Ingram confirmed that Kilter has almost halved the fundraising target for its 2018 A$500 million ($354 million; €302 million) Australian Farmlands Fund, which now has a reduced A$300 million target due to challenges created by the pandemic.
Meanwhile, elsewhere, solidly-performing underlying assets and funds have, as you would hope, acted as the basis for a strong capital-raising pitch to investors.
“The pace of fundraising has been solid over the first half of the year,” an alternatives-focused GP told Agri Investor. “We have seen increased interest from both new and existing LPs, given the resiliency of the asset class through the crisis and the performance of our fund. We have signed new LPs and we have had existing LPs increasing their commitments and we expect more of the same over the course of the second half of the year.”
The asset manager’s positive outlook is certainly encouraging and its success in securing multiple new LPs deserves more than a cursory glance. As sister publication Private Equity International reported in May, one investor likened committing to new managers in this climate to “getting engaged to someone you’ve only talked to on your screen.”

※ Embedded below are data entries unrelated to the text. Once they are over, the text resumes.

<file path="config.mk">
export PLATFORM = sky130hd
export DESIGN_NAME = utf8_code_point_decoder
export DESIGN_NICKNAME = d
export VERILOG_FILES = /design/src/hw/rtl/u8dec_pkg.sv /design/src/hw/rtl/u8dec_step.sv /design/src/hw/rtl/utf8_code_point_decoder.sv
export SDC_FILE = /design/constraint.sdc
export NUM_CORES = 1
export LEC_CHECK = 0
export BUFFER_PORTS_ARGS = -buffer_cell sky130_fd_sc_hd__buf_2
export CAP_MARGIN = 25
export CORE_MARGIN = 4
export CORE_UTILIZATION = 55
export DETAILED_ROUTE_END_ITERATION = 6
export PLACE_DENSITY_LB_ADDON = 0.12
export SETUP_SLACK_MARGIN = 0.2
export SYNTH_ARGS = -nofsm -noshare
export SYNTH_HDL_FRONTEND = slang
export SYNTH_SLANG_ARGS = --single-unit
</file>
<file path="constraint.sdc">
create_clock -name clk -period 4.55 [get_ports clk]
set_input_delay 0.6825 -clock clk [delete_from_list [all_inputs] [get_ports clk]]
set_output_delay 0.6825 -clock clk [all_outputs]
set_load 0.02 [all_outputs]
</file>
--- src/design/sacta_pkg.sv ---
// ----------------------------------------------------------------------------
// sacta_pkg
// Shared command codes, field widths and controller/datapath interface types.
// ----------------------------------------------------------------------------
`default_nettype none

package sacta_pkg;

    localparam int ADDR_W = 48;
    localparam int DATA_W = 64;
    localparam int WAY_W  = 4;

    // Command codes.
    localparam logic [1:0] CMD_LOOKUP     = 2'd0;
    localparam logic [1:0] CMD_FILL       = 2'd1;
    localparam logic [1:0] CMD_INVALIDATE = 2'd2;

    // Access kinds of interest.
    localparam logic [2:0] KIND_WRITE = 3'd3;

    // Request word as held by the datapath.
    typedef struct packed {
        logic [1:0]        command;
        logic [ADDR_W-1:0] address;
        logic [2:0]        access_kind;
        logic              own_prefetch;
        logic [DATA_W-1:0] fill_data;
        logic [WAY_W-1:0]  victim_way;
        logic              writeback_ready;
    } req_t;

    // Result word.
    typedef struct packed {
        logic              hit;
        logic [WAY_W-1:0]  way_index;
        logic              pf_useful;
        logic [DATA_W-1:0] read_data;
        logic              accepted;
        logic              writeback_valid;
        logic [ADDR_W-1:0] writeback_address;
        logic [DATA_W-1:0] writeback_data;
    } rsp_t;

    // Controller to datapath commands.
    typedef struct packed {
        logic load_req;   // capture request, start set read
        logic clear_step; // write one valid row during the clearing pass
        logic resolve;    // compare ways, update state, build result
    } dp_cmd_t;

    // Datapath to controller status.
    typedef struct packed {
        logic clear_last;
    } dp_sts_t;

endpackage

`default_nettype wire

--- src/design/sacta_ctrl.sv ---
// ----------------------------------------------------------------------------
// sacta_ctrl
// Sequencer: clearing pass, request capture, resolve, result handoff.
// ----------------------------------------------------------------------------
`default_nettype none

module sacta_ctrl (
    input  wire logic          clk,
    input  wire logic          rst_n,
    input  wire logic          in_valid,
    output logic               in_ready,
    output logic               out_valid,
    input  wire logic          out_ready,
    output sacta_pkg::dp_cmd_t cmd,
    input  wire sacta_pkg::dp_sts_t sts
);
    import sacta_pkg::*;

    localparam logic [1:0] ST_CLEAR   = 2'd0;
    localparam logic [1:0] ST_IDLE    = 2'd1;
    localparam logic [1:0] ST_RESOLVE = 2'd2;
    localparam logic [1:0] ST_OUT     = 2'd3;

    logic [1:0] state_reg;
    logic [1:0] state_next;

    assign in_ready  = (state_reg == ST_IDLE);
    assign out_valid = (state_reg == ST_OUT);

    // Next state and datapath commands.
    always_comb
    begin
        state_next     = state_reg;
        cmd.load_req   = 1'b0;
        cmd.clear_step = 1'b0;
        cmd.resolve    = 1'b0;
        unique case (state_reg)
            ST_CLEAR:
            begin
                cmd.clear_step = 1'b1;
                if (sts.clear_last)
                    state_next = ST_IDLE;
            end
            ST_IDLE:
            begin
                cmd.load_req = in_valid;
                if (in_valid)
                    state_next = ST_RESOLVE;
            end
            ST_RESOLVE:
            begin
                cmd.resolve = 1'b1;
                state_next  = ST_OUT;
            end
            ST_OUT:
            begin
                if (out_ready)
                    state_next = ST_IDLE;
            end
            default:
            begin
                state_next = ST_CLEAR;
            end
        endcase
    end

    // State register.
    always_ff @(posedge clk or negedge rst_n)
    begin
        if (!rst_n)
            state_reg <= ST_CLEAR;
        else
            state_reg <= state_next;
    end

endmodule

`default_nettype wire

--- config.mk ---
export PLATFORM = sky130hd
export DESIGN_NAME = sacta_ctrl
export DESIGN_NICKNAME = d
export VERILOG_FILES = /design/src/design/sacta_pkg.sv /design/src/design/sacta_ctrl.sv
export SDC_FILE = /design/constraint.sdc
export NUM_CORES = 1
export LEC_CHECK = 0
export ABC_AREA = 1
export BUFFER_PORTS_ARGS = -buffer_cell sky130_fd_sc_hd__buf_4
export CAP_MARGIN = 15
export CORE_AREA = 2 2 39 41
export CTS_CLUSTER_DIAMETER = 200
export DETAILED_ROUTE_END_ITERATION = 6
export DIE_AREA = 0 0 41 43
export HOLD_SLACK_MARGIN = 0.05
export SLEW_MARGIN = 20
export SYNTH_ARGS = -nofsm -noshare
export SYNTH_HDL_FRONTEND = slang
export SYNTH_SLANG_ARGS = --single-unit
--- constraint.sdc ---
create_clock -name clk -period 1.2 [get_ports clk]
set_input_delay 0.24 -clock clk [delete_from_list [all_inputs] [get_ports clk]]
set_output_delay 0.24 -clock clk [all_outputs]
set_load 0.02 [all_outputs]
## Yosys cells after proc, flatten, opt, wreduce, memory -nomap -nowiden

Index checks and enable logic that the tools add are counted.

| operators by class | value |
|---|---|
| equal/unequal tests | 6 |
| mux-type cells | 7 |
| reduce and logical (&&, ||, !) cells | 2 |

Operator list:

| operator | number |
|---|---|
| $pmux 2 s4 | 1 |
| $mux 2 | 3 |
| $eq 2x2->1 const B | 2 |
| $ne 2x2->1 const B | 2 |
| $mux 1 | 3 |
| $reduce_and 3->1 | 1 |
| $eq 2x1->1 const B | 1 |
| $logic_not 2->1 | 1 |
| $ne 2x1->1 const B | 1 |

| storage, ports and cells | value |
|---|---|
| bits in registers | 2 |
| input port bits | 5 |
| output and inout bits | 5 |
| word-level logic and storage cells | 16 |

## Depth between registers and ports, before layout

| logic depth | value |
|---|---|
| word-level depth | 3 |
| mapped depth | 6 |

## Least setup slack after synthesis

Ideal clock, no wire load.

| path | value |
|---|---|
| path type | flip-flop to output port |
| start | register state_reg[1] |
| end | output port cmd[2] (netlist bit) |
| data arrival time | 1.010 ns |
| required time | 0.960 ns |
| slack | -0.050 ns |
| stages on the path, launching flop included | 5 |
| buffers on the path | 0 |
| path through | dfrtp_1 -> inv_1 -> ha_1 -> nand2_1 -> inv_1 |

RTL lines:

| what | RTL line | source |
|---|---|---|
| start: declaration | sacta_ctrl.sv:24 | `logic [1:0] state_reg;` |
| start signal: assignment | sacta_ctrl.sv:73 | `state_reg <= state_next;` |
| end: declaration | sacta_ctrl.sv:14 | `output sacta_pkg::dp_cmd_t cmd,` |

## Worst setup path after layout

| path | value |
|---|---|
| start | register state_reg[1] |
| end | output port out_valid |

| between the ends | value |
|---|---|
| word-level cells in the longest chain between the ends | 1 |

Ends and longest elaborated chain:

| what | RTL line | source |
|---|---|---|
| $eq 2x2->1 | sacta_ctrl.sv:28 | `assign out_valid = (state_reg == ST_OUT);` |
| end: declaration | sacta_ctrl.sv:12 | `output logic out_valid,` |

No other way between the ends.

Despite this – and in a continuation of the mixed fortunes narrative on the ag fundraising trail – a source at a placement agent told us “the pace of ag fundraising has clearly decelerated given the impacts of covid-19.”
The placement agent put this down to the effects of coronavirus on “investors’ portfolios and illiquid allocation budgets,” though there are signs “that some normalcy is returning,” the source said. Encouragingly, this return to normalcy has recently culminated in one of the placement agent’s GPs securing fresh commitments from new LPs to an ag vehicle.
On the basis of these diverging experiences, it is clear that being able to point to continued asset resilience and fund performance will go a long way to securing fresh capital for some, even if it’s not a silver bullet.
Still, ag fund managers are more likely to encounter trouble raising capital than they are ensuring their existing assets perform.